§ **Goal of the exercise**
Would you retype all of these records exactly?
#####
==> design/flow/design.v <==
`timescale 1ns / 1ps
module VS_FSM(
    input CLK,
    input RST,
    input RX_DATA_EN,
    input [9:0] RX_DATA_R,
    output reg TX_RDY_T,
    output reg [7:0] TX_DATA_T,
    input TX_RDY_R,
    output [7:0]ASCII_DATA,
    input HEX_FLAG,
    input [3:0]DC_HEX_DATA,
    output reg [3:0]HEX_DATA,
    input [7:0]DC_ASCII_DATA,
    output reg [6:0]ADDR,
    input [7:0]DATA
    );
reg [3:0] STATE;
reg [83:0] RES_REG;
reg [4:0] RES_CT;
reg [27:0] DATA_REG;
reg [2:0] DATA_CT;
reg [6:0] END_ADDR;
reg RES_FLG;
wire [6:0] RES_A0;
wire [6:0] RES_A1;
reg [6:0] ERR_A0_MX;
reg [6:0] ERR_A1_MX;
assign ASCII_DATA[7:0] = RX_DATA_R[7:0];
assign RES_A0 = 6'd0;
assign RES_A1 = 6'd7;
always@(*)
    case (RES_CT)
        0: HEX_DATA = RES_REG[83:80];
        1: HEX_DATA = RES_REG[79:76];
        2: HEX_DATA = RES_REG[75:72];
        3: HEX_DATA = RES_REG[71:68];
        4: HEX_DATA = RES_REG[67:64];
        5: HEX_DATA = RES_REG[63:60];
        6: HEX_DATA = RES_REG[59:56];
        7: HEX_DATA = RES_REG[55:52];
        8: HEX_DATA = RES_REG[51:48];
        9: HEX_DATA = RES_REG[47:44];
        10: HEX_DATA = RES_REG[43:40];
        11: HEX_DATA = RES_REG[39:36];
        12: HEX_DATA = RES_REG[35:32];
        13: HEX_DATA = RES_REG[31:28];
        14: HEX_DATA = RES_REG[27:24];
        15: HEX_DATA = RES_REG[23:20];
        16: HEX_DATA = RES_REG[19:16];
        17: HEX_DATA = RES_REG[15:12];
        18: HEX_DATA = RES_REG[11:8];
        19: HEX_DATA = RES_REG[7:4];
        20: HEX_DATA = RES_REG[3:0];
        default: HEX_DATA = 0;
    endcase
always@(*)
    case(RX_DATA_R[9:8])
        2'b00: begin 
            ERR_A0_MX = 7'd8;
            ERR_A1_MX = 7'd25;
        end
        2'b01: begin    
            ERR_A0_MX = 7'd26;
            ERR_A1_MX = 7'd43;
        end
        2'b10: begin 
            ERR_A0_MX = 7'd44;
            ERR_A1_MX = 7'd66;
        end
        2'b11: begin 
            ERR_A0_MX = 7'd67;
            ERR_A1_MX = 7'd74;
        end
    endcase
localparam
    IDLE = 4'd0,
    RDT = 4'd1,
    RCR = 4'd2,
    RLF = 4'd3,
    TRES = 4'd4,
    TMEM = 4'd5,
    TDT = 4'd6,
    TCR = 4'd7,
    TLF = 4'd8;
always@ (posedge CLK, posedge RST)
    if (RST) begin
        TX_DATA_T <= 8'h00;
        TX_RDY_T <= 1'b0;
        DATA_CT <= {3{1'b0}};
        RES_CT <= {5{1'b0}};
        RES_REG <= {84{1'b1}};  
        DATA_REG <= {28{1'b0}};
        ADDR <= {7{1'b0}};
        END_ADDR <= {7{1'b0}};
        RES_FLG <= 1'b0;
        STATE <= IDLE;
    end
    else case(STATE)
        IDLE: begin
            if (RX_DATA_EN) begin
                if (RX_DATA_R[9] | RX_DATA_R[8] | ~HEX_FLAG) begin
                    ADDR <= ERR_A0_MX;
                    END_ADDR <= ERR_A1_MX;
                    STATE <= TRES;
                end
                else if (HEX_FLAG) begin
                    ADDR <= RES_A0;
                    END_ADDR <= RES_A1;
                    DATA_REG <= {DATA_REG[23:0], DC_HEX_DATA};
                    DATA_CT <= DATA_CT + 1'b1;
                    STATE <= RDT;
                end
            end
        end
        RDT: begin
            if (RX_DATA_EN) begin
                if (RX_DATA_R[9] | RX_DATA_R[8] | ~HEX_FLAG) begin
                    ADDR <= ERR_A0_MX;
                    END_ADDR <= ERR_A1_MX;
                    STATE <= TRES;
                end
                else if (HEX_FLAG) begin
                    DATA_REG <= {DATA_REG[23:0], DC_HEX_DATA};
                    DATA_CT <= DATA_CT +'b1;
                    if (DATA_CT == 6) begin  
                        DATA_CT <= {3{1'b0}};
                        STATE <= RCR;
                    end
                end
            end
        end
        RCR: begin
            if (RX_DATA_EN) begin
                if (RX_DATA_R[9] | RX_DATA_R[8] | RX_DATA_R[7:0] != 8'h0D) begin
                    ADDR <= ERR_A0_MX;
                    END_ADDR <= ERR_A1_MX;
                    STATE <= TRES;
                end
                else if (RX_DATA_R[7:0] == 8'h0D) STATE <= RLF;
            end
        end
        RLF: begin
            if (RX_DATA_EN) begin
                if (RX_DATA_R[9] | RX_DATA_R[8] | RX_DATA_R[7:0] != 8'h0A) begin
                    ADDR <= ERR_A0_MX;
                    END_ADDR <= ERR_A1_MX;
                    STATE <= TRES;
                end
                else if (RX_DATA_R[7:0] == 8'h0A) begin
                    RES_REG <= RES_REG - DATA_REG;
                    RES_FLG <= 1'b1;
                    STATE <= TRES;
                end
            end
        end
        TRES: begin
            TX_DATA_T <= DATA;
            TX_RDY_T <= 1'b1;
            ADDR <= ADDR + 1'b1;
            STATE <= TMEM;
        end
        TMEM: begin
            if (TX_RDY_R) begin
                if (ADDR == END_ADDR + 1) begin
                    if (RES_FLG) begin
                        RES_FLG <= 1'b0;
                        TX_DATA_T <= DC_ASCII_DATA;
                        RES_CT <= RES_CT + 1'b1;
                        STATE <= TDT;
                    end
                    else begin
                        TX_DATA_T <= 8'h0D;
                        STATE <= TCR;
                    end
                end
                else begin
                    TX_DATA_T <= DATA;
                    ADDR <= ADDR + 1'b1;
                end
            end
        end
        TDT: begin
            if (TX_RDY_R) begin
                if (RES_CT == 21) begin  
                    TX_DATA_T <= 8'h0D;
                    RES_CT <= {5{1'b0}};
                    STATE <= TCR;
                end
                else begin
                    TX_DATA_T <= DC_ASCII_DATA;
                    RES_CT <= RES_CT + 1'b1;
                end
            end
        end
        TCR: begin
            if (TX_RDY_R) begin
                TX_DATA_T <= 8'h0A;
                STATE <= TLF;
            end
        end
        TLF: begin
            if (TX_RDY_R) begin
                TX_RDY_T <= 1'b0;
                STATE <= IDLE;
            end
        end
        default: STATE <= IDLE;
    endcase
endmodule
#####
§ **Your response**
==> design/flow/design.v <==
`timescale 1ns / 1ps
module VS_FSM(
    input CLK,
    input RST,
    input RX_DATA_EN,
    input [9:0] RX_DATA_R,
    output reg TX_RDY_T,
    output reg [7:0] TX_DATA_T,
    input TX_RDY_R,
    output [7:0]ASCII_DATA,
    input HEX_FLAG,
    input [3:0]DC_HEX_DATA,
    output reg [3:0]HEX_DATA,
    input [7:0]DC_ASCII_DATA,
    output reg [6:0]ADDR,
    input [7:0]DATA
    );
reg [3:0] STATE;
reg [83:0] RES_REG;
reg [4:0] RES_CT;
reg [27:0] DATA_REG;
reg [2:0] DATA_CT;
reg [6:0] END_ADDR;
reg RES_FLG;
wire [6:0] RES_A0;
wire [6:0] RES_A1;
reg [6:0] ERR_A0_MX;
reg [6:0] ERR_A1_MX;
assign ASCII_DATA[7:0] = RX_DATA_R[7:0];
assign RES_A0 = 6'd0;
assign RES_A1 = 6'd7;
always@(*)
    case (RES_CT)
        0: HEX_DATA = RES_REG[83:80];
        1: HEX_DATA = RES_REG[79:76];
        2: HEX_DATA = RES_REG[75:72];
        3: HEX_DATA = RES_REG[71:68];
        4: HEX_DATA = RES_REG[67:64];
        5: HEX_DATA = RES_REG[63:60];
        6: HEX_DATA = RES_REG[59:56];
        7: HEX_DATA = RES_REG[55:52];
        8: HEX_DATA = RES_REG[51:48];
        9: HEX_DATA = RES_REG[47:44];
        10: HEX_DATA = RES_REG[43:40];
        11: HEX_DATA = RES_REG[39:36];
        12: HEX_DATA = RES_REG[35:32];
        13: HEX_DATA = RES_REG[31:28];
        14: HEX_DATA = RES_REG[27:24];
        15: HEX_DATA = RES_REG[23:20];
        16: HEX_DATA = RES_REG[19:16];
        17: HEX_DATA = RES_REG[15:12];
        18: HEX_DATA = RES_REG[11:8];
        19: HEX_DATA = RES_REG[7:4];
        20: HEX_DATA = RES_REG[3:0];
        default: HEX_DATA = 0;
    endcase
always@(*)
    case(RX_DATA_R[9:8])
        2'b00: begin 
            ERR_A0_MX = 7'd8;
            ERR_A1_MX = 7'd25;
        end
        2'b01: begin    
            ERR_A0_MX = 7'd26;
            ERR_A1_MX = 7'd43;
        end
        2'b10: begin 
            ERR_A0_MX = 7'd44;
            ERR_A1_MX = 7'd66;
        end
        2'b11: begin 
            ERR_A0_MX = 7'd67;
            ERR_A1_MX = 7'd74;
        end
    endcase
localparam
    IDLE = 4'd0,
    RDT = 4'd1,
    RCR = 4'd2,
    RLF = 4'd3,
    TRES = 4'd4,
    TMEM = 4'd5,
    TDT = 4'd6,
    TCR = 4'd7,
    TLF = 4'd8;
always@ (posedge CLK, posedge RST)
    if (RST) begin
        TX_DATA_T <= 8'h00;
        TX_RDY_T <= 1'b0;
        DATA_CT <= {3{1'b0}};
        RES_CT <= {5{1'b0}};
        RES_REG <= {84{1'b1}};  
        DATA_REG <= {28{1'b0}};
        ADDR <= {7{1'b0}};
        END_ADDR <= {7{1'b0}};
        RES_FLG <= 1'b0;
        STATE <= IDLE;
    end
    else case(STATE)
        IDLE: begin
            if (RX_DATA_EN) begin
                if (RX_DATA_R[9] | RX_DATA_R[8] | ~HEX_FLAG) begin
                    ADDR <= ERR_A0_MX;
                    END_ADDR <= ERR_A1_MX;
                    STATE <= TRES;
                end
                else if (HEX_FLAG) begin
                    ADDR <= RES_A0;
                    END_ADDR <= RES_A1;
                    DATA_REG <= {DATA_REG[23:0], DC_HEX_DATA};
                    DATA_CT <= DATA_CT + 1'b1;
                    STATE <= RDT;
                end
            end
        end
        RDT: begin
            if (RX_DATA_EN) begin
                if (RX_DATA_R[9] | RX_DATA_R[8] | ~HEX_FLAG) begin
                    ADDR <= ERR_A0_MX;
                    END_ADDR <= ERR_A1_MX;
                    STATE <= TRES;
                end
                else if (HEX_FLAG) begin
                    DATA_REG <= {DATA_REG[23:0], DC_HEX_DATA};
                    DATA_CT <= DATA_CT +'b1;
                    if (DATA_CT == 6) begin  
                        DATA_CT <= {3{1'b0}};
                        STATE <= RCR;
                    end
                end
            end
        end
        RCR: begin
            if (RX_DATA_EN) begin
                if (RX_DATA_R[9] | RX_DATA_R[8] | RX_DATA_R[7:0] != 8'h0D) begin
                    ADDR <= ERR_A0_MX;
                    END_ADDR <= ERR_A1_MX;
                    STATE <= TRES;
                end
                else if (RX_DATA_R[7:0] == 8'h0D) STATE <= RLF;
            end
        end
        RLF: begin
            if (RX_DATA_EN) begin
                if (RX_DATA_R[9] | RX_DATA_R[8] | RX_DATA_R[7:0] != 8'h0A) begin
                    ADDR <= ERR_A0_MX;
                    END_ADDR <= ERR_A1_MX;
                    STATE <= TRES;
                end
                else if (RX_DATA_R[7:0] == 8'h0A) begin
                    RES_REG <= RES_REG - DATA_REG;
                    RES_FLG <= 1'b1;
                    STATE <= TRES;
                end
            end
        end
        TRES: begin
            TX_DATA_T <= DATA;
            TX_RDY_T <= 1'b1;
            ADDR <= ADDR + 1'b1;
            STATE <= TMEM;
        end
        TMEM: begin
            if (TX_RDY_R) begin
                if (ADDR == END_ADDR + 1) begin
                    if (RES_FLG) begin
                        RES_FLG <= 1'b0;
                        TX_DATA_T <= DC_ASCII_DATA;
                        RES_CT <= RES_CT + 1'b1;
                        STATE <= TDT;
                    end
                    else begin
                        TX_DATA_T <= 8'h0D;
                        STATE <= TCR;
                    end
                end
                else begin
                    TX_DATA_T <= DATA;
                    ADDR <= ADDR + 1'b1;
                end
            end
        end
        TDT: begin
            if (TX_RDY_R) begin
                if (RES_CT == 21) begin  
                    TX_DATA_T <= 8'h0D;
                    RES_CT <= {5{1'b0}};
                    STATE <= TCR;
                end
                else begin
                    TX_DATA_T <= DC_ASCII_DATA;
                    RES_CT <= RES_CT + 1'b1;
                end
            end
        end
        TCR: begin
            if (TX_RDY_R) begin
                TX_DATA_T <= 8'h0A;
                STATE <= TLF;
            end
        end
        TLF: begin
            if (TX_RDY_R) begin
                TX_RDY_T <= 1'b0;
                STATE <= IDLE;
            end
        end
        default: STATE <= IDLE;
    endcase
endmodule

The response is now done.